The main strategy of the Anglo-French is to bottle up the Poles and deny them access to the world's oceans. There is mention of a war in the 1940s (roughly equivalent to World War II but of a much more limited extent) in which the Polish Navy was decisively beaten. Since then, an alliance with the Scandinaviams at the exit from the Baltic and with the Roumelians (Byzantines) at the exit from the Black Sea denies passage to Polish warships, but they try to circumvent this blockade and build an ocean-going navy with the help of some African states.

As noted, the Byzantine Empire continues to exist and is, at least at times, an Anglo-French ally, but it is a minor power corresponding to real world Greece, with its main importance being the control of the strategic Dardanelles. The Osmanlis rule a realm beyond it that has apparently never spread beyond Anatolia. The Kingdoms of Castile and Aragon never united into a single Spanish realm and were never of much account, and Southern Spain is still predominantly Muslim (one story features a suave Muslim from Granada residing in London).

Since the Point of Departure, which set the alternate history off is the survival of Richard the Lion Heart until 1219 and his success in eliminating the Capetians and making himself King of France, the Fourth Crusade of 1204, which fatally crippled the Byzantine Empire in real world history, presumably never took place in this history.
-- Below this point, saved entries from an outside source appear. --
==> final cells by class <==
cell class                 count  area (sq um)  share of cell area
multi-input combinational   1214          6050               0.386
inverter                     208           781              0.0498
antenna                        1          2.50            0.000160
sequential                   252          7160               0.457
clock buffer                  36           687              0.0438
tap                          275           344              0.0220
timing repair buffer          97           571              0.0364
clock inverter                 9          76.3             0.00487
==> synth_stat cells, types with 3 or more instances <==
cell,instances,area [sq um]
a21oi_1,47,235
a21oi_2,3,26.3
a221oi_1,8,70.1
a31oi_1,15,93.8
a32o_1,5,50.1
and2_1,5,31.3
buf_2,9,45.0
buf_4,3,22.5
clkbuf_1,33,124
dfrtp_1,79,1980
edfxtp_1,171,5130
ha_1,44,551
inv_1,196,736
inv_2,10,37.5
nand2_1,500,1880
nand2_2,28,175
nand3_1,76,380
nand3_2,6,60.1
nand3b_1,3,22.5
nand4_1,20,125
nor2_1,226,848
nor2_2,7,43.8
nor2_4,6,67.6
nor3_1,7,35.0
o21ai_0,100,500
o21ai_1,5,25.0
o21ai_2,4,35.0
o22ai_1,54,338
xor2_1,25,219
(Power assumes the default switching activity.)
## src/hdl/pfd_pkg.sv

```systemverilog
// Shared types, codes and helper functions for the Playfair decipher block.
`default_nettype none

package pfd_pkg;

    localparam int SIDE    = 5;
    localparam int CELLS   = SIDE * SIDE;
    localparam int LETTERS = 26;

    localparam logic [4:0] IDX_I     = 5'd8;
    localparam logic [4:0] IDX_J     = 5'd9;
    localparam logic [4:0] LAST_CELL = 5'(CELLS - 1);
    localparam logic [4:0] LAST_LTR  = 5'(LETTERS - 1);
    localparam logic [2:0] LAST_RC   = 3'(SIDE - 1);

    localparam logic [7:0] ASCII_UA = 8'h41;
    localparam logic [7:0] ASCII_UZ = 8'h5A;
    localparam logic [7:0] ASCII_LA = 8'h61;
    localparam logic [7:0] ASCII_LZ = 8'h7A;
    localparam logic [7:0] CASE_GAP = 8'h20;

    typedef enum logic [1:0] {
        ACT_CLEAR   = 2'd0,
        ACT_KEY     = 2'd1,
        ACT_END_KEY = 2'd2,
        ACT_DECRYPT = 2'd3
    } action_t;

    typedef enum logic [1:0] {
        STAT_OK        = 2'd0,
        STAT_NOT_ALPHA = 2'd1,
        STAT_NOT_READY = 2'd2
    } status_t;

    typedef enum logic [2:0] {
        ST_IDLE,
        ST_FILL,
        ST_SCAN,
        ST_READ1,
        ST_READ2,
        ST_DONE
    } state_t;

    typedef struct packed {
        logic       ok;
        logic [4:0] idx;
    } letter_t;

    // Upper-case the byte, reject non-letters and fold J onto I.
    function automatic letter_t letter_index(input logic [7:0] b);
        letter_t    res;
        logic [7:0] v;
        v = b;
        if (v >= ASCII_LA && v <= ASCII_LZ)
        begin
            v = v - CASE_GAP;
        end
        res.ok  = (v >= ASCII_UA) && (v <= ASCII_UZ);
        res.idx = 5'(v - ASCII_UA);
        if (res.idx == IDX_J)
        begin
            res.idx = IDX_I;
        end
        return res;
    endfunction

    // Linear cell address of a row and column.
    function automatic logic [4:0] cell_addr(input logic [2:0] row, input logic [2:0] col);
        return 5'({2'b00, row} * 5'(SIDE)) + {2'b00, col};
    endfunction

endpackage

`default_nettype wire

```

## src/hdl/playfair_decipher.sv

```systemverilog
// Top level of the Playfair decipher block: key square store, sequencer and result register.
`default_nettype none

// Playfair decipher with a 5x5 key square held in a 25-entry memory that has one
// registered read port and one write port. Every input transfer is one command:
// clear the square, add a key byte, end the key, or decrypt one digraph. Clear and
// key-byte commands finish in the cycle of their transfer. End of key walks the 26
// letters one per cycle and appends each unused one (J skipped). A decrypt command
// scans the square through the single read port to find both letters, then reads
// the two output letters one after the other; a digraph rejected for an unfinished
// square or a non-letter byte skips the scan and the reads. The input side stalls
// while a command is in progress. Each decrypt gives one result transfer, held in
// an output register; the block may take further commands while that result waits,
// and only stalls when a second result is ready before the first has been taken. A
// result carries zeros in both letters whenever its status is not OK.
module playfair_decipher (
    input  wire logic       clk,
    input  wire logic       rst_n,
    input  wire logic       in_valid,
    output logic            in_stall,
    input  wire logic [1:0] action,
    input  wire logic [7:0] key_byte,
    input  wire logic [7:0] cipher_first,
    input  wire logic [7:0] cipher_second,
    output logic            out_valid,
    input  wire logic       out_stall,
    output logic [7:0]      plain_first,
    output logic [7:0]      plain_second,
    output logic [1:0]      status
);
    import pfd_pkg::*;

    // Key square memory and its ports.
    logic [4:0] sq_mem [CELLS];
    logic       sq_we;
    logic [4:0] sq_waddr;
    logic [4:0] sq_wdata;
    logic [4:0] sq_raddr;
    logic [4:0] sq_rdata_reg;

    // Control state.
    state_t           state_reg, state_next;
    logic [LETTERS-1:0] used_reg, used_next;
    logic [4:0]       fill_reg, fill_next;
    logic             ready_reg, ready_next;
    logic [4:0]       k_reg, k_next;

    // Scan bookkeeping: the address issued and the cell whose data is now in sq_rdata_reg.
    logic [2:0] srow_reg, srow_next;
    logic [2:0] scol_reg, scol_next;
    logic [2:0] drow_reg, drow_next;
    logic [2:0] dcol_reg, dcol_next;
    logic       dvalid_reg, dvalid_next;
    logic       issued_all_reg, issued_all_next;

    // Digraph being decrypted and the positions found for it.
    logic [4:0] a_reg, a_next;
    logic [4:0] b_reg, b_next;
    logic [2:0] r1_reg, r1_next;
    logic [2:0] c1_reg, c1_next;
    logic [2:0] r2_reg, r2_next;
    logic [2:0] c2_reg, c2_next;
    logic [4:0] p1_reg, p1_next;
    status_t    res_status_reg, res_status_next;

    // Output register.
    logic       out_valid_reg, out_valid_next;
    logic [7:0] pf_reg, pf_next;
    logic [7:0] ps_reg, ps_next;
    status_t    st_reg, st_next;

    logic       in_xfer;
    letter_t    key_l;
    letter_t    c1_l;
    letter_t    c2_l;
    logic [2:0] o1_row, o1_col, o2_row, o2_col;
    logic [4:0] o1_addr, o2_addr;

    assign in_stall     = (state_reg != ST_IDLE);
    assign in_xfer      = in_valid && !in_stall;
    assign out_valid    = out_valid_reg;
    assign plain_first  = pf_reg;
    assign plain_second = ps_reg;
    assign status       = st_reg;

    assign key_l = letter_index(key_byte);
    assign c1_l  = letter_index(cipher_first);
    assign c2_l  = letter_index(cipher_second);

    // Output cells: same row shifts left, same column shifts up, else swap the columns.
    always_comb
    begin
        if (r1_reg == r2_reg)
        begin
            o1_row = r1_reg;
            o2_row = r2_reg;
            o1_col = (c1_reg == 3'd0) ? LAST_RC : c1_reg - 3'd1;
            o2_col = (c2_reg == 3'd0) ? LAST_RC : c2_reg - 3'd1;
        end
        else if (c1_reg == c2_reg)
        begin
            o1_row = (r1_reg == 3'd0) ? LAST_RC : r1_reg - 3'd1;
            o2_row = (r2_reg == 3'd0) ? LAST_RC : r2_reg - 3'd1;
            o1_col = c1_reg;
            o2_col = c2_reg;
        end
        else
        begin
            o1_row = r1_reg;
            o2_row = r2_reg;
            o1_col = c2_reg;
            o2_col = c1_reg;
        end
        o1_addr = cell_addr(o1_row, o1_col);
        o2_addr = cell_addr(o2_row, o2_col);
    end

    always_comb
    begin
        state_next      = state_reg;
        used_next       = used_reg;
        fill_next       = fill_reg;
        ready_next      = ready_reg;
        k_next          = k_reg;
        srow_next       = srow_reg;
        scol_next       = scol_reg;
        drow_next       = drow_reg;
        dcol_next       = dcol_reg;
        dvalid_next     = 1'b0;
        issued_all_next = issued_all_reg;
        a_next          = a_reg;
        b_next          = b_reg;
        r1_next         = r1_reg;
        c1_next         = c1_reg;
        r2_next         = r2_reg;
        c2_next         = c2_reg;
        p1_next         = p1_reg;
        res_status_next = res_status_reg;
        out_valid_next  = out_valid_reg && out_stall;
        pf_next         = pf_reg;
        ps_next         = ps_reg;
        st_next         = st_reg;
        sq_we           = 1'b0;
        sq_waddr        = fill_reg;
        sq_wdata        = k_reg;
        sq_raddr        = cell_addr(srow_reg, scol_reg);

        case (state_reg)
            ST_IDLE:
            begin
                if (in_xfer)
                begin
                    case (action_t'(action))
                        ACT_CLEAR:
                        begin
                            used_next  = '0;
                            fill_next  = '0;
                            ready_next = 1'b0;
                        end
                        ACT_KEY:
                        begin
                            if (!ready_reg && key_l.ok && !used_reg[key_l.idx])
                            begin
                                used_next[key_l.idx] = 1'b1;
                                if (fill_reg <= LAST_CELL)
                                begin
                                    sq_we     = 1'b1;
                                    sq_wdata  = key_l.idx;
                                    fill_next = fill_reg + 5'd1;
                                end
                            end
                        end
                        ACT_END_KEY:
                        begin
                            if (!ready_reg)
                            begin
                                k_next     = '0;
                                state_next = ST_FILL;
                            end
                        end
                        ACT_DECRYPT:
                        begin
                            a_next = c1_l.idx;
                            b_next = c2_l.idx;
                            if (!ready_reg)
                            begin
                                res_status_next = STAT_NOT_READY;
                                state_next      = ST_DONE;
                            end
                            else if (!c1_l.ok || !c2_l.ok)
                            begin
                                res_status_next = STAT_NOT_ALPHA;
                                state_next      = ST_DONE;
                            end
                            else
                            begin
                                res_status_next = STAT_OK;
                                srow_next       = '0;
                                scol_next       = '0;
                                issued_all_next = 1'b0;
                                state_next      = ST_SCAN;
                            end
                        end
                        default:
                        begin
                        end
                    endcase
                end
            end

            ST_FILL:
            begin
                if (k_reg != IDX_J && !used_reg[k_reg])
                begin
                    used_next[k_reg] = 1'b1;
                    if (fill_reg <= LAST_CELL)
                    begin
                        sq_we     = 1'b1;
                        fill_next = fill_reg + 5'd1;
                    end
                end
                k_next = k_reg + 5'd1;
                if (k_reg == LAST_LTR)
                begin
                    ready_next = 1'b1;
                    state_next = ST_IDLE;
                end
            end

            ST_SCAN:
            begin
                // Issue one address per cycle; the data of the previous one is compared now.
                if (!issued_all_reg)
                begin
                    dvalid_next = 1'b1;
                    drow_next   = srow_reg;
                    dcol_next   = scol_reg;
                    if (scol_reg == LAST_RC)
                    begin
                        scol_next = '0;
                        if (srow_reg == LAST_RC)
                        begin
                            issued_all_next = 1'b1;
                        end
                        else
                        begin
                            srow_next = srow_reg + 3'd1;
                        end
                    end
                    else
                    begin
                        scol_next = scol_reg + 3'd1;
                    end
                end
                if (dvalid_reg)
                begin
                    if (sq_rdata_reg == a_reg)
                    begin
                        r1_next = drow_reg;
                        c1_next = dcol_reg;
                    end
                    if (sq_rdata_reg == b_reg)
                    begin
                        r2_next = drow_reg;
                        c2_next = dcol_reg;
                    end
                    if (drow_reg == LAST_RC && dcol_reg == LAST_RC)
                    begin
                        state_next = ST_READ1;
                    end
                end
            end

            ST_READ1:
            begin
                sq_raddr   = o1_addr;
                state_next = ST_READ2;
            end

            ST_READ2:
            begin
                sq_raddr   = o2_addr;
                p1_next    = sq_rdata_reg;
                state_next = ST_DONE;
            end

            ST_DONE:
            begin
                // Hold the second output cell on the read port until the result is loaded.
                sq_raddr = o2_addr;
                if (!out_valid_reg || !out_stall)
                begin
                    out_valid_next = 1'b1;
                    st_next        = res_status_reg;
                    if (res_status_reg == STAT_OK)
                    begin
                        pf_next = ASCII_UA + {3'b000, p1_reg};
                        ps_next = ASCII_UA + {3'b000, sq_rdata_reg};
                    end
                    else
                    begin
                        pf_next = '0;
                        ps_next = '0;
                    end
                    state_next = ST_IDLE;
                end
            end

            default:
            begin
                state_next = ST_IDLE;
            end
        endcase
    end

    always_ff @(posedge clk)
    begin
        if (sq_we)
        begin
            sq_mem[sq_waddr] <= sq_wdata;
        end
        sq_rdata_reg <= sq_mem[sq_raddr];
    end

    always_ff @(posedge clk or negedge rst_n)
    begin
        if (!rst_n)
        begin
            state_reg      <= ST_IDLE;
            used_reg       <= '0;
            fill_reg       <= '0;
            ready_reg      <= 1'b0;
            dvalid_reg     <= 1'b0;
            issued_all_reg <= 1'b0;
            out_valid_reg  <= 1'b0;
        end
        else
        begin
            state_reg      <= state_next;
            used_reg       <= used_next;
            fill_reg       <= fill_next;
            ready_reg      <= ready_next;
            dvalid_reg     <= dvalid_next;
            issued_all_reg <= issued_all_next;
            out_valid_reg  <= out_valid_next;
        end
    end

    always_ff @(posedge clk)
    begin
        k_reg          <= k_next;
        srow_reg       <= srow_next;
        scol_reg       <= scol_next;
        drow_reg       <= drow_next;
        dcol_reg       <= dcol_next;
        a_reg          <= a_next;
        b_reg          <= b_next;
        r1_reg         <= r1_next;
        c1_reg         <= c1_next;
        r2_reg         <= r2_next;
        c2_reg         <= c2_next;
        p1_reg         <= p1_next;
        res_status_reg <= res_status_next;
        pf_reg         <= pf_next;
        ps_reg         <= ps_next;
        st_reg         <= st_next;
    end

endmodule

`default_nettype wire

```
Also, with John Lackland never taking the throne, he never had a chance to behave tyrannically as a king and so there was no rebellion culminating in the Magna Carta, which may very partially explain the lack of any democratic institutions in this 20th century. (Garrett may have thus meant to imply that the villains of history sometimes have their uses.)

Mexico (Mechicoe in Anglo-French) is still ruled by Aztecs, who are headed by the Christianised descendants of Montezuma after they have been taken into the empire's high nobility and possess considerable autonomy. North America, the whole of which is called "New England", is in the process of being settled by Europeans, but the process is far less advanced than in real world history, with Native American tribes in the 1960s still able to offer significant resistance to whites encroaching on their land. However, there is also mention of thriving tobacco plantations, which seems to indicate that the equivalent of the American South is more thickly settled than the American North. Mention is made of the first European ships reaching the shores of new England in 1569.
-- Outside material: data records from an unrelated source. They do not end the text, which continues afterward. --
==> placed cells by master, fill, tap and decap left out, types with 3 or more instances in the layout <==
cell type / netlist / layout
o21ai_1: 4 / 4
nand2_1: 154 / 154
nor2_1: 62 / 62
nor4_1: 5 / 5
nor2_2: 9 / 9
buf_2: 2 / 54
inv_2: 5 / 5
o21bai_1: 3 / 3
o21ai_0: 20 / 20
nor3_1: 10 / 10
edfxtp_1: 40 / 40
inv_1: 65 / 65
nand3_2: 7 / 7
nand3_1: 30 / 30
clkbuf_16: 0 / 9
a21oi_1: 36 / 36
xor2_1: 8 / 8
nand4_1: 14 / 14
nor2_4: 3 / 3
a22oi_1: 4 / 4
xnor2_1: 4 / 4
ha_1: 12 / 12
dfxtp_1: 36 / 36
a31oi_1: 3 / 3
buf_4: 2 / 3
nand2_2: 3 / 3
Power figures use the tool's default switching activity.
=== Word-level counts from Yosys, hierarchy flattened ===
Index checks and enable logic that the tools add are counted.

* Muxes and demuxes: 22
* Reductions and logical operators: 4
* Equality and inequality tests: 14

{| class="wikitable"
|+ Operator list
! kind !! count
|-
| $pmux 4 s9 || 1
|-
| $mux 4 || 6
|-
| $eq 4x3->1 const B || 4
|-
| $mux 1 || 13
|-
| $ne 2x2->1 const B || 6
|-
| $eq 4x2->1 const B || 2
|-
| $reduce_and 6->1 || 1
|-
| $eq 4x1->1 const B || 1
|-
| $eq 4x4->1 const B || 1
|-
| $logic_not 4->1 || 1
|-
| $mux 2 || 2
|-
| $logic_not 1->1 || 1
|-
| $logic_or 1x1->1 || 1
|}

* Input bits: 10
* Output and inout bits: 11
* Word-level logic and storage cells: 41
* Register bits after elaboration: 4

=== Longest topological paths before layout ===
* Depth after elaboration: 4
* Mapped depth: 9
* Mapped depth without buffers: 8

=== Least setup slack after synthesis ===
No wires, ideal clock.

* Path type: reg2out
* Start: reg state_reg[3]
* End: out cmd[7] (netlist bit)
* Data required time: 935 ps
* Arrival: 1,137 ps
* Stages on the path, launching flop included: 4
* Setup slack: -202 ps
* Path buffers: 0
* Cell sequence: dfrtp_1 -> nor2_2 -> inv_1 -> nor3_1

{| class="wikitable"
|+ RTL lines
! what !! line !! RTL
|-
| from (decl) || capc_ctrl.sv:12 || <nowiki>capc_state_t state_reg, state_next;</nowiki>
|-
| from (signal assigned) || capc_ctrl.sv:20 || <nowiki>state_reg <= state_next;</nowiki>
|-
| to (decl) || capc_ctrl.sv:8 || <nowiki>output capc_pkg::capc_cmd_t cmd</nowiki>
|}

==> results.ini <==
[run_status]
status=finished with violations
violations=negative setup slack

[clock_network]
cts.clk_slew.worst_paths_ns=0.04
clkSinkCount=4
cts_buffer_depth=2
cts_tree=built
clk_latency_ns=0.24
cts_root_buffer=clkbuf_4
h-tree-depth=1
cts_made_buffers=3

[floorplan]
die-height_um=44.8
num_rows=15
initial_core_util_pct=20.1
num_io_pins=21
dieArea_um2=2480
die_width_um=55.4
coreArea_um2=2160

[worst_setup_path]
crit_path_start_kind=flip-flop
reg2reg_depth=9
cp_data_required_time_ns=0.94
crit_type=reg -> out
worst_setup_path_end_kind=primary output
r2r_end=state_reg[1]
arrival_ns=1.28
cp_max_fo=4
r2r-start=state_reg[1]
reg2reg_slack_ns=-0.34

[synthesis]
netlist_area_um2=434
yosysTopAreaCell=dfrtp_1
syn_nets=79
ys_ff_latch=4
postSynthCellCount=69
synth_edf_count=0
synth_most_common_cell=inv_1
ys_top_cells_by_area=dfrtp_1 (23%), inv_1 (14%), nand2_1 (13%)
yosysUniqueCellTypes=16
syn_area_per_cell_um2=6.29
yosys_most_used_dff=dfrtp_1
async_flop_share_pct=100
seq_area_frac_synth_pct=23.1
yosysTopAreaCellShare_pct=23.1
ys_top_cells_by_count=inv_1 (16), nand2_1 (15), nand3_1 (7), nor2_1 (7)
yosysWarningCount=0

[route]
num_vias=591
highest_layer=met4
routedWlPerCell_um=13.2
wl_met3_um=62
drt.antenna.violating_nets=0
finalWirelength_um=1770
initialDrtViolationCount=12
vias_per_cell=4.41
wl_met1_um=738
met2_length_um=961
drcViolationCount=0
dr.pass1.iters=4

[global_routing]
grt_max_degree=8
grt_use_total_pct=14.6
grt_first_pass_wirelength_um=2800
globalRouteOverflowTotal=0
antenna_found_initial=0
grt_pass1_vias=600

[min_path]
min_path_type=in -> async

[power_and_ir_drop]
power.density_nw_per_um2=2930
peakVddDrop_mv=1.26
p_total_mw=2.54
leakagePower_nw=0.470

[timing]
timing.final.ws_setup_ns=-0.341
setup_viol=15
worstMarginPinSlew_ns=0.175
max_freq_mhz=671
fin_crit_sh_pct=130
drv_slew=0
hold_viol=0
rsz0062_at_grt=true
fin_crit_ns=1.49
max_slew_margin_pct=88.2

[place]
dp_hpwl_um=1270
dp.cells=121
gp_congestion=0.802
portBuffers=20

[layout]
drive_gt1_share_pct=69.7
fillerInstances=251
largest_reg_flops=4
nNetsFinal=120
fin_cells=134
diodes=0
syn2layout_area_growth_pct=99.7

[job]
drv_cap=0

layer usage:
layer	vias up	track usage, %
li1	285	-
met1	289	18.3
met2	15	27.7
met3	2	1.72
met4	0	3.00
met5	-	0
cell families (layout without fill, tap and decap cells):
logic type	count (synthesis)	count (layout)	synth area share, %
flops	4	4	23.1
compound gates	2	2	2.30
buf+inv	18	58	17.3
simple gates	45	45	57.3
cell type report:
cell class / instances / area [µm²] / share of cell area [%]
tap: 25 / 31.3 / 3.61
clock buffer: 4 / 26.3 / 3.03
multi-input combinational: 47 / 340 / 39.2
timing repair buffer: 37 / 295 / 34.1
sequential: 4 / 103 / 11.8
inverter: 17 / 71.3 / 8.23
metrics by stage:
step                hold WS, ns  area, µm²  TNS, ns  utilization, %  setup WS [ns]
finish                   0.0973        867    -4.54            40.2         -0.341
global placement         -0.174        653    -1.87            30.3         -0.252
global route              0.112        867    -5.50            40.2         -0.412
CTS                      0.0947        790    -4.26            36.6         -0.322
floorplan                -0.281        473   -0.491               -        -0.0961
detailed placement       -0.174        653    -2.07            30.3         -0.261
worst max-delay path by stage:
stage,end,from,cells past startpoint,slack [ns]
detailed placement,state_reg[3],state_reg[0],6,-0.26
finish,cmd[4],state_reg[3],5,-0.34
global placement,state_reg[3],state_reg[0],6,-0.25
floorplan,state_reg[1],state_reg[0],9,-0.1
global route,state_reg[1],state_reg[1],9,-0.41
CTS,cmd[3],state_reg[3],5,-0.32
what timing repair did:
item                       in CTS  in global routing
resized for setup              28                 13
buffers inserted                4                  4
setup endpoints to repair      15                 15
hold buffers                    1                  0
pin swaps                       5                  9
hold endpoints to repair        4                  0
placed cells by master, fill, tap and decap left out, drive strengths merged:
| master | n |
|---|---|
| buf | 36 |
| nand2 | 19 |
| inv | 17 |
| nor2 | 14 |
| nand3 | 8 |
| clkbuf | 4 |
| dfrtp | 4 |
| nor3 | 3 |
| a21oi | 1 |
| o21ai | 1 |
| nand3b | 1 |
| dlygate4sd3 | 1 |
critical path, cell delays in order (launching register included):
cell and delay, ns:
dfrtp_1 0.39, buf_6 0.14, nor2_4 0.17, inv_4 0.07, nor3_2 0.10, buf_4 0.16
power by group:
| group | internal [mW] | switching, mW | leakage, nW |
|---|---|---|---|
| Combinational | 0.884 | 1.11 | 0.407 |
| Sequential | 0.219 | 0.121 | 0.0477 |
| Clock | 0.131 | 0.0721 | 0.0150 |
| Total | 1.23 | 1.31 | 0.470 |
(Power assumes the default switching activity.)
$ cat src/rtl/nta_pkg.sv
// ----------------------------------------------------------------------------
// nta_pkg: shared types and constants of the number to ASCII formatter
// Word formats, format action codes, BCD cell operations and state codes.
// ----------------------------------------------------------------------------
package nta_pkg;

  localparam int VALUE_W           = 32;
  localparam int CHAR_W            = 7;
  localparam int DIGIT_W           = 4;
  localparam int HEX_W             = 16;
  localparam int MAX_DEC_DIGITS    = 10;
  localparam int MAX_DEC_DIGITS_DEF = 10;

  // Format action codes
  localparam logic [1:0] ACT_DEC    = 2'd0;
  localparam logic [1:0] ACT_HEX2   = 2'd1;
  localparam logic [1:0] ACT_HEX4   = 2'd2;
  localparam logic [1:0] ACT_HEXMIN = 2'd3;

  // Thresholds for minimal hex width
  localparam logic [HEX_W-1:0] HEX_LIMIT_3 = 16'd4095;
  localparam logic [HEX_W-1:0] HEX_LIMIT_2 = 16'd255;
  localparam logic [HEX_W-1:0] HEX_LIMIT_1 = 16'd15;

  localparam logic [CHAR_W-1:0] ASCII_ZERO  = 7'd48;
  localparam logic [CHAR_W-1:0] ASCII_ALPHA = 7'd55;

  typedef struct packed {
    logic [1:0]         action;
    logic [VALUE_W-1:0] value;
  } in_word_t;

  typedef struct packed {
    logic [CHAR_W-1:0] char_code;
    logic              last;
  } out_word_t;

  typedef enum logic [1:0] {
    CELL_HOLD,
    CELL_CLEAR,
    CELL_DABBLE,
    CELL_SHIFT_DIGIT
  } cell_op_t;

  typedef struct packed {
    logic [DIGIT_W-1:0] top_digit;
    logic               overflow;
  } chain_status_t;

  typedef enum logic [2:0] {
    ST_IDLE,
    ST_CONV,
    ST_SKIP,
    ST_EMIT,
    ST_HEX
  } state_t;

  // Upper-case ASCII for one nibble
  function automatic logic [CHAR_W-1:0] hex_ascii(input logic [DIGIT_W-1:0] nib);
    logic [CHAR_W-1:0] ext;
    ext = {{(CHAR_W-DIGIT_W){1'b0}}, nib};
    return (nib < 4'd10) ? (ext + ASCII_ZERO) : (ext + ASCII_ALPHA);
  endfunction

endpackage

$ cat src/rtl/nta_bcd_cell.sv
// ----------------------------------------------------------------------------
// nta_bcd_cell: one decimal digit of the conversion chain
// Adds three when the digit is five or more, then shifts in a bit from the
// neighbour below; also passes whole digits upward for character output.
// ----------------------------------------------------------------------------
module nta_bcd_cell
  import nta_pkg::*;
(
  input  logic               clk,
  input  cell_op_t           op,
  input  logic               bit_in,
  input  logic [DIGIT_W-1:0] digit_in,
  output logic               bit_out,
  output logic [DIGIT_W-1:0] digit
);

  logic [DIGIT_W-1:0] adj;

  // Correct the digit before doubling
  assign adj     = (digit >= 4'd5) ? (digit + 4'd3) : digit;
  assign bit_out = adj[DIGIT_W-1];

  always_ff @(posedge clk) begin
    case (op)
      CELL_CLEAR:       digit <= '0;
      CELL_DABBLE:      digit <= {adj[DIGIT_W-2:0], bit_in};
      CELL_SHIFT_DIGIT: digit <= digit_in;
      default:          digit <= digit;
    endcase
  end

endmodule
## config.mk

```make
export PLATFORM = sky130hd
export DESIGN_NAME = multi_tap_keypad_entry_unit
export DESIGN_NICKNAME = d
export VERILOG_FILES = /design/src/hw/rtl/mtke_pkg.sv /design/src/hw/rtl/mtke_step.sv /design/src/hw/rtl/multi_tap_keypad_entry_unit.sv
export VERILOG_INCLUDE_DIRS = /design/src /design/src/hw/rtl
export SDC_FILE = /design/constraint.sdc
export NUM_CORES = 1
export LEC_CHECK = 0
export ABC_CLOCK_PERIOD_IN_PS = 7820
export BUFFER_PORTS_ARGS = -buffer_cell sky130_fd_sc_hd__buf_4
export CAP_MARGIN = 20
export CORE_MARGIN = 4
export CORE_UTILIZATION = 51
export DETAILED_ROUTE_END_ITERATION = 10
export PLACE_DENSITY = 0.77
export REMOVE_ABC_BUFFERS = 1
export SLEW_MARGIN = 20
export SYNTH_ARGS = -nofsm -noshare
export SYNTH_HDL_FRONTEND = slang
export SYNTH_SLANG_ARGS = --single-unit
```

## constraint.sdc

```tcl
create_clock -name i_clk -period 7.82 [get_ports i_clk]
set_clock_uncertainty 0.15 [all_clocks]
set_input_delay 0.391 -clock i_clk [delete_from_list [all_inputs] [get_ports i_clk]]
set_output_delay 0.391 -clock i_clk [all_outputs]
set_load 0.02 [all_outputs]
```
Little is mentioned of "New France" (South America) beyond a single mention of its jungles being a punitive posting to unruly soldiers from which it is clear that Native inhabitants are far from completely subdued there either.

There are only few references to Africa. Lord Darcy's father, who was an army "coronel" (colonel), is mentioned as having fought in a war at Sudan, which might be not exactly the same as the real world timeline's state of that name. In West Africa, black states are mentioned as maintaining their independence, keeping a balance between the Anglo-French and the Poles and possessing enough technology to equip modern warships. The impression given is that Africa was not as heavily touched by colonialism as in the real world timeline. (Presumably, that is because the Anglo-French have a whole continent at their disposal on the other side of the Atlantic and do their best to bar Polish access.)